> BRIEF
Beginning with the first line, copy out each line of the material until the line containing "Shared types and" has been copied as well.

> AVAILABLE DATA
$ cat src/rtl/core/i2csr_pkg.sv
`timescale 1ns / 1ps
// ----------------------------------------------------------------------------
// i2csr_pkg
// Shared types and constants of the I2C sensor register target: event codes,
// generator constants, and the command and status groups between the
// controller and the datapath.
// ----------------------------------------------------------------------------
package i2csr_pkg;

    localparam int FILE_BYTES = 8;
    localparam int FILE_AW    = $clog2(FILE_BYTES);

    localparam logic [6:0]  RESET_ADDRESS = 7'h68;
    localparam logic [31:0] LCG_MUL       = 32'd1664525;
    localparam logic [31:0] LCG_ADD       = 32'd1013904223;
    localparam logic [31:0] LCG_SEED      = 32'hDEADBEEF;

    // remainder moduli: 2*16384+1 for X and Y, 2*1000+1 for the offset
    localparam logic [15:0] XY_MODULUS  = 16'd32769;
    localparam logic [16:0] XY_MODULUS2 = 17'd65538;
    localparam logic [15:0] Z_MODULUS   = 16'd2001;
    localparam logic [15:0] Z_MODULUS2  = 16'd4002;
    // 2^11 mod 2001, weight of the bits above the low eleven in a fold
    localparam logic [5:0]  Z_FOLD      = 6'd47;
    localparam logic [15:0] XY_RANGE    = 16'd16384;
    // 16384 base minus the 1000 range
    localparam logic [15:0] Z_OFFSET   = 16'd15384;
    localparam logic [7:0]  PAST_END   = 8'hFF;

    // fold cycles per draw; four folds bring any word below three moduli
    localparam int          FOLD_STEPS = 4;
    localparam logic [1:0]  LAST_FOLD  = 2'(FOLD_STEPS - 1);
    localparam logic [1:0]  LAST_DRAW  = 2'd2;

    typedef enum logic [1:0] {
        ACT_CONNECT    = 2'd0,
        ACT_READ       = 2'd1,
        ACT_WRITE      = 2'd2,
        ACT_DISCONNECT = 2'd3
    } action_t;

    typedef struct packed {
        logic       accept;
        logic       gen_step;
        logic       mod_step;
        logic       store;
        logic [1:0] draw;
    } dp_cmd_t;

    typedef struct packed {
        logic refresh;
    } dp_status_t;

endpackage

$ cat src/rtl/core/i2c_sensor_register_target.sv
`timescale 1ns / 1ps
// ----------------------------------------------------------------------------
// i2c_sensor_register_target
// I2C target with an eight-byte read-only sensor register file and an
// auto-incrementing register pointer, driven by decoded bus events.
// ----------------------------------------------------------------------------
// Each event item gives one result item, registered and ready the cycle after
// the item is taken; a new item is taken while the previous result still
// waits, as long as the result register frees in the same cycle. A connect
// for reading at the device address refreshes the file and keeps the block
// busy for three generator draws, each one multiply step, four modular fold
// steps and one store step. All other events leave the block idle. The
// device address is written through the cfg port and resets to 0x68.
module i2c_sensor_register_target (
    input  logic        clk,
    input  logic        rst_n,
    input  logic        cfg_valid,
    output logic        cfg_ready,
    input  logic [6:0]  cfg_data,       // device_address
    input  logic        s_axis_tvalid,
    output logic        s_axis_tready,
    input  logic [31:0] s_axis_tdata,   // bus_address[6:0], is_read[7],
                                        // write_byte[15:8], temp_code[29:16]
    input  logic [1:0]  s_axis_tuser,   // action[1:0]
    output logic        m_axis_tvalid,
    input  logic        m_axis_tready,
    output logic [15:0] m_axis_tdata    // ack[0], read_byte[8:1]
);

    i2csr_pkg::dp_cmd_t    cmd;
    i2csr_pkg::dp_status_t status;
    logic                  ack;
    logic [7:0]            read_byte;

    assign cfg_ready = 1'b1;

    i2csr_ctrl u_ctrl (
        .clk       (clk),
        .rst_n     (rst_n),
        .in_valid  (s_axis_tvalid),
        .in_ready  (s_axis_tready),
        .out_valid (m_axis_tvalid),
        .out_ready (m_axis_tready),
        .status    (status),
        .cmd       (cmd)
    );

    i2csr_datapath u_datapath (
        .clk         (clk),
        .rst_n       (rst_n),
        .cmd         (cmd),
        .status      (status),
        .action      (s_axis_tuser),
        .bus_address (s_axis_tdata[6:0]),
        .is_read     (s_axis_tdata[7]),
        .write_byte  (s_axis_tdata[15:8]),
        .temp_code   (s_axis_tdata[29:16]),
        .cfg_we      (cfg_valid),
        .cfg_address (cfg_data),
        .ack         (ack),
        .read_byte   (read_byte)
    );

    assign m_axis_tdata = {7'd0, read_byte, ack};

endmodule

$ cat src/rtl/core/i2csr_datapath.sv
`timescale 1ns / 1ps
// ----------------------------------------------------------------------------
// i2csr_datapath
// Register file, pointer, address register, generator and remainder unit,
// and the result register of the I2C sensor register target.
// ----------------------------------------------------------------------------
module i2csr_datapath (
    input  logic                  clk,
    input  logic                  rst_n,
    input  i2csr_pkg::dp_cmd_t    cmd,
    output i2csr_pkg::dp_status_t status,
    input  logic [1:0]            action,
    input  logic [6:0]            bus_address,
    input  logic                  is_read,
    input  logic [7:0]            write_byte,
    input  logic [13:0]           temp_code,
    input  logic                  cfg_we,
    input  logic [6:0]            cfg_address,
    output logic                  ack,
    output logic [7:0]            read_byte
);

    logic [7:0]  file_reg [i2csr_pkg::FILE_BYTES];
    logic [7:0]  ptr_reg;
    logic [7:0]  ptr_next;
    logic        pv_reg;
    logic        pv_next;
    logic [6:0]  dev_addr_reg;
    logic [31:0] gen_reg;
    logic [31:0] gen_next;
    logic [31:0] mod_reg;
    logic [31:0] mod_next;
    logic        ack_reg;
    logic        ack_next;
    logic [7:0]  byte_reg;
    logic [7:0]  byte_next;
    logic        addr_match;
    logic [16:0] xy_sum;
    logic [16:0] xy_rem;
    logic [26:0] z_prod;
    logic [31:0] z_fold;
    logic [15:0] z_low;
    logic [15:0] rem_value;
    logic [15:0] draw_value;
    logic [2:0]  store_idx;
    logic [31:0] gen_product;

    assign addr_match = (bus_address == dev_addr_reg);
    assign status.refresh = (i2csr_pkg::action_t'(action) == i2csr_pkg::ACT_CONNECT)
                            && addr_match && is_read;

    // effect of one item on pointer, flag and result
    always_comb
    begin
        ptr_next  = ptr_reg;
        pv_next   = pv_reg;
        ack_next  = 1'b0;
        byte_next = 8'd0;
        case (i2csr_pkg::action_t'(action))
            i2csr_pkg::ACT_CONNECT:
            begin
                if (addr_match)
                begin
                    ack_next = 1'b1;
                    pv_next  = 1'b0;
                end
            end
            i2csr_pkg::ACT_READ:
            begin
                if (ptr_reg[7:i2csr_pkg::FILE_AW] == '0)
                begin
                    byte_next = file_reg[ptr_reg[i2csr_pkg::FILE_AW-1:0]];
                    ptr_next  = ptr_reg + 8'd1;
                end
                else
                begin
                    byte_next = i2csr_pkg::PAST_END;
                end
            end
            i2csr_pkg::ACT_WRITE:
            begin
                if (!pv_reg)
                begin
                    if (write_byte[7:i2csr_pkg::FILE_AW] == '0)
                    begin
                        ptr_next = write_byte;
                        pv_next  = 1'b1;
                        ack_next = 1'b1;
                    end
                end
                else
                begin
                    ptr_next = ptr_reg + 8'd1;
                    ack_next = 1'b1;
                end
            end
            i2csr_pkg::ACT_DISCONNECT:
            begin
                pv_next = 1'b0;
            end
            default:
            begin
                pv_next = pv_reg;
            end
        endcase
    end

    // 2^15 = -1 mod 32769, so the word folds to top + low - middle
    assign xy_sum = 17'(mod_reg[31:30]) + 17'(mod_reg[14:0])
                    + (17'(i2csr_pkg::XY_MODULUS) - 17'(mod_reg[29:15]));

    always_comb
    begin
        if (xy_sum >= i2csr_pkg::XY_MODULUS2)
        begin
            xy_rem = xy_sum - i2csr_pkg::XY_MODULUS2;
        end
        else if (xy_sum >= {1'b0, i2csr_pkg::XY_MODULUS})
        begin
            xy_rem = xy_sum - {1'b0, i2csr_pkg::XY_MODULUS};
        end
        else
        begin
            xy_rem = xy_sum;
        end
    end

    // 2^11 = 47 mod 2001, so the word folds to high * 47 + low
    assign z_prod   = {6'd0, mod_reg[31:11]} * {21'd0, i2csr_pkg::Z_FOLD};
    assign z_fold   = {5'd0, z_prod} + {21'd0, mod_reg[10:0]};
    assign mod_next = (cmd.draw == i2csr_pkg::LAST_DRAW) ? z_fold : {15'd0, xy_rem};

    // after the folds the offset word is below 5056, at most two moduli over
    assign z_low = {3'd0, mod_reg[12:0]};

    always_comb
    begin
        if (cmd.draw != i2csr_pkg::LAST_DRAW)
        begin
            rem_value = mod_reg[15:0];
        end
        else if (z_low >= i2csr_pkg::Z_MODULUS2)
        begin
            rem_value = z_low - i2csr_pkg::Z_MODULUS2;
        end
        else if (z_low >= i2csr_pkg::Z_MODULUS)
        begin
            rem_value = z_low - i2csr_pkg::Z_MODULUS;
        end
        else
        begin
            rem_value = z_low;
        end
    end

    assign draw_value  = (cmd.draw == i2csr_pkg::LAST_DRAW) ? rem_value + i2csr_pkg::Z_OFFSET
                                                           : rem_value - i2csr_pkg::XY_RANGE;
    assign store_idx   = 3'({cmd.draw, 1'b0}) + 3'd2;
    assign gen_product = gen_reg * i2csr_pkg::LCG_MUL;
    assign gen_next    = gen_product + i2csr_pkg::LCG_ADD;

    always_ff @(posedge clk or negedge rst_n)
    begin
        if (!rst_n)
        begin
            for (int i = 0; i < i2csr_pkg::FILE_BYTES; i++)
            begin
                file_reg[i] <= 8'd0;
            end
            ptr_reg      <= 8'd0;
            pv_reg       <= 1'b0;
            dev_addr_reg <= i2csr_pkg::RESET_ADDRESS;
            gen_reg      <= i2csr_pkg::LCG_SEED;
            mod_reg      <= 32'd0;
        end
        else
        begin
            if (cfg_we)
            begin
                dev_addr_reg <= cfg_address;
            end
            if (cmd.accept)
            begin
                ptr_reg <= ptr_next;
                pv_reg  <= pv_next;
                if (status.refresh)
                begin
                    file_reg[0] <= temp_code[7:0];
                    file_reg[1] <= {2'b00, temp_code[13:8]};
                end
            end
            if (cmd.gen_step)
            begin
                gen_reg <= gen_next;
                mod_reg <= gen_next;
            end
            if (cmd.mod_step)
            begin
                mod_reg <= mod_next;
            end
            if (cmd.store)
            begin
                file_reg[store_idx]        <= draw_value[7:0];
                file_reg[store_idx + 3'd1] <= draw_value[15:8];
            end
        end
    end

    always_ff @(posedge clk)
    begin
        if (cmd.accept)
        begin
            ack_reg  <= ack_next;
            byte_reg <= byte_next;
        end
    end

    assign ack       = ack_reg;
    assign read_byte = byte_reg;

endmodule

$ cat src/rtl/core/i2csr_ctrl.sv
`timescale 1ns / 1ps
// ----------------------------------------------------------------------------
// i2csr_ctrl
// Controller of the I2C sensor register target: item handshake, result
// valid, and the sequence of the three generator draws of a refresh.
// ----------------------------------------------------------------------------
module i2csr_ctrl (
    input  logic                  clk,
    input  logic                  rst_n,
    input  logic                  in_valid,
    output logic                  in_ready,
    output logic                  out_valid,
    input  logic                  out_ready,
    input  i2csr_pkg::dp_status_t status,
    output i2csr_pkg::dp_cmd_t    cmd
);

    typedef enum logic [1:0] {
        ST_IDLE,
        ST_MUL,
        ST_MOD,
        ST_STORE
    } state_t;

    state_t     state_reg;
    logic       out_valid_reg;
    logic [1:0] draw_reg;
    logic [1:0] fold_reg;
    logic       accept;

    assign in_ready  = (state_reg == ST_IDLE) && (!out_valid_reg || out_ready);
    assign accept    = in_valid && in_ready;
    assign out_valid = out_valid_reg;

    always_comb
    begin
        cmd          = '0;
        cmd.accept   = accept;
        cmd.gen_step = (state_reg == ST_MUL);
        cmd.mod_step = (state_reg == ST_MOD);
        cmd.store    = (state_reg == ST_STORE);
        cmd.draw     = draw_reg;
    end

    always_ff @(posedge clk or negedge rst_n)
    begin
        if (!rst_n)
        begin
            state_reg     <= ST_IDLE;
            out_valid_reg <= 1'b0;
            draw_reg      <= 2'd0;
            fold_reg      <= 2'd0;
        end
        else
        begin
            // result register: loaded on accept, freed when taken
            if (accept)
            begin
                out_valid_reg <= 1'b1;
            end
            else if (out_ready)
            begin
                out_valid_reg <= 1'b0;
            end

            case (state_reg)
                ST_IDLE:
                begin
                    if (accept && status.refresh)
                    begin
                        draw_reg  <= 2'd0;
                        state_reg <= ST_MUL;
                    end
                end
                ST_MUL:
                begin
                    fold_reg  <= 2'd0;
                    state_reg <= ST_MOD;
                end
                ST_MOD:
                begin
                    fold_reg <= fold_reg + 2'd1;
                    if (fold_reg == i2csr_pkg::LAST_FOLD)
                    begin
                        state_reg <= ST_STORE;
                    end
                end
                ST_STORE:
                begin
                    if (draw_reg == i2csr_pkg::LAST_DRAW)
                    begin
                        state_reg <= ST_IDLE;
                    end
                    else
                    begin
                        draw_reg  <= draw_reg + 2'd1;
                        state_reg <= ST_MUL;
                    end
                end
                default:
                begin
                    state_reg <= ST_IDLE;
                end
            endcase
        end
    end

endmodule
$ cat config.mk
export PLATFORM = sky130hd
export DESIGN_NAME = i2c_sensor_register_target
export DESIGN_NICKNAME = d
export VERILOG_FILES = /design/src/rtl/core/i2csr_pkg.sv /design/src/rtl/core/i2c_sensor_register_target.sv /design/src/rtl/core/i2csr_datapath.sv /design/src/rtl/core/i2csr_ctrl.sv
export SDC_FILE = /design/constraint.sdc
export NUM_CORES = 1
export LEC_CHECK = 0
export BUFFER_PORTS_ARGS = -buffer_cell sky130_fd_sc_hd__buf_2
export CAP_MARGIN = 20
export CORE_MARGIN = 1.5
export CORE_UTILIZATION = 66
export CTS_CLUSTER_SIZE = 10
export DETAILED_ROUTE_END_ITERATION = 6
export PLACE_DENSITY_LB_ADDON = 0.3
export REMOVE_ABC_BUFFERS = 1
export SYNTH_ARGS = -nofsm -noshare
export SYNTH_HDL_FRONTEND = slang
export SYNTH_SLANG_ARGS = --single-unit
$ cat constraint.sdc
create_clock -name clk -period 12.6 [get_ports clk]
set_clock_uncertainty 0.05 [all_clocks]
set_input_delay 1.26 -clock clk [delete_from_list [all_inputs] [get_ports clk]]
set_output_delay 1.26 -clock clk [all_outputs]
set_load 0.03 [all_outputs]
# After elaboration in Yosys (flattened, before gate mapping)
# Cells that the tools add are included.
[word_totals] in_bits=46 rom_bits=0 mem_bits_rw=0 elab_cells=129 latchBits=0 out_inout_bits=19 mem_count=0 register_bits=160
[op_classes] magnitude_cmp=9 div_mod_pow=0 eq_ne=16 n_mux=42 n_bitwise=3 reduce_logical=22 shifts=0 n_addsub=16 mul=2
[ops] operator="$bwmux 64" n=2
[ops] operator="$mux 16" n=6
[ops] operator="$mux 32" n=3
[ops] operator="$mux 64" n=1
[ops] operator="$mux 8" n=8
[ops] operator="$demux 8 s3" n=2
[ops] operator="$mux 17" n=2
[ops] operator="$add 32x30->32 const B" n=1
[ops] operator="$mul 32x21->32 const B" n=1
[ops] operator="$add 27x11->28" n=1
[ops] operator="$mul 21x6->27 const B" n=1
[ops] operator="$bmux 8 s3" n=1
[ops] operator="$add 17x17->17" n=1
[ops] operator="$ge 17x16->1 const B" n=1
[ops] operator="$ge 17x17->1 const B" n=1
[ops] operator="$sub 16x15->17 const A" n=1
[ops] operator="$sub 17x16->17 const B" n=1
[ops] operator="$sub 17x17->17 const B" n=1
[ops] operator="$add 16x14->16 const B" n=1
[ops] operator="$add 2x15->16" n=1
[ops] operator="$pmux 8 s2" n=1
[ops] operator="$sub 16x15->16 const B" n=1
[ops] operator="$sub 13x11->14 const B" n=1
[ops] operator="$sub 13x12->14 const B" n=1
[ops] operator="other kinds (31)" n=69

# Depth between registers and ports, before layout
[logic_depth] word_depth=9 mapped_depth=24

# Modules after synthesis
# Synthesis repeated with hierarchy kept, for this count alone.
[unflattened] cells_unflattened=2122 area_unflattened_um2=20193.1
[modules_own_cells] mod="i2csr_datapath" area_each_um2=19641.3 cells_per_inst=2066 n_inst=1
[modules_own_cells] mod="i2csr_ctrl" area_each_um2=476.7 cells_per_inst=45 n_inst=1
[modules_own_cells] mod="i2c_sensor_register_target" area_each_um2=75.1 cells_per_inst=11 n_inst=1

# Least setup slack after synthesis
# OpenSTA, ideal clock, no wires.
[synth_path] path_type="register to register" from="register u_datapath.gen_reg[1]" to="register u_datapath.mod_reg[27]" slack_ps=6089 synth_period_minus_slack_ps=6511 path_stages_with_launch=24 path_buffers=0 arrival_ps=6313 cell_sequence="dfstp_2 -> inv_1 -> ha_1 -> xor2_1 -> xor2_1 -> fa_1 -> inv_1 -> fa_1 -> fa_1 -> fa_1 -> inv_1 -> fa_1 -> inv_1 -> ha_1 -> and3_1 -> and2_1 -> a32oi_1 -> o311ai_0 -> a311oi_1 -> nor2_1 -> a21o_1 -> a21oi_1 -> xor2_1 -> o221ai_1"
[synth_via] elab_chain_cells=4
[synth_rtl] element="start, declared" line_no="i2csr_datapath.sv:29" text="logic [31:0] gen_reg;"
[synth_rtl] element="start signal, assigned" line_no="i2csr_datapath.sv:173" text="gen_reg <= i2csr_pkg::LCG_SEED;"
[synth_rtl] element="start signal, assigned" line_no="i2csr_datapath.sv:194" text="gen_reg <= gen_next;"
[synth_rtl] element="$mul 32x21->32" line_no="i2csr_datapath.sv:159" text="assign gen_product = gen_reg * i2csr_pkg::LCG_MUL;"
[synth_rtl] element="$add 32x30->32" line_no="i2csr_datapath.sv:160" text="assign gen_next = gen_product + i2csr_pkg::LCG_ADD;"
[synth_rtl] element="$mux 32" line_no="i2csr_datapath.sv:192" text="if (cmd.gen_step)"
[synth_rtl] element="$mux 32" line_no="i2csr_datapath.sv:197" text="if (cmd.mod_step)"
[synth_rtl] element="end signal, assigned" line_no="i2csr_datapath.sv:195" text="mod_reg <= gen_next;"
[synth_rtl] element="end signal, assigned" line_no="i2csr_datapath.sv:199" text="mod_reg <= mod_next;"
[synth_rtl] element="end, declared" line_no="i2csr_datapath.sv:31" text="logic [31:0] mod_reg;"
# No other way between the ends. The select of a mux whose other input is x is not followed.
# A chain may end at the register's enable or synchronous reset.

# Worst setup path after layout
[layout_path] from="register u_datapath.gen_reg[1]" to="register u_datapath.mod_reg[31]"
# The elaborated chain is that of the path after synthesis.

> TASK ANSWER
$ cat src/rtl/core/i2csr_pkg.sv
`timescale 1ns / 1ps
// ----------------------------------------------------------------------------
// i2csr_pkg
// Shared types and constants of the I2C sensor register target: event codes,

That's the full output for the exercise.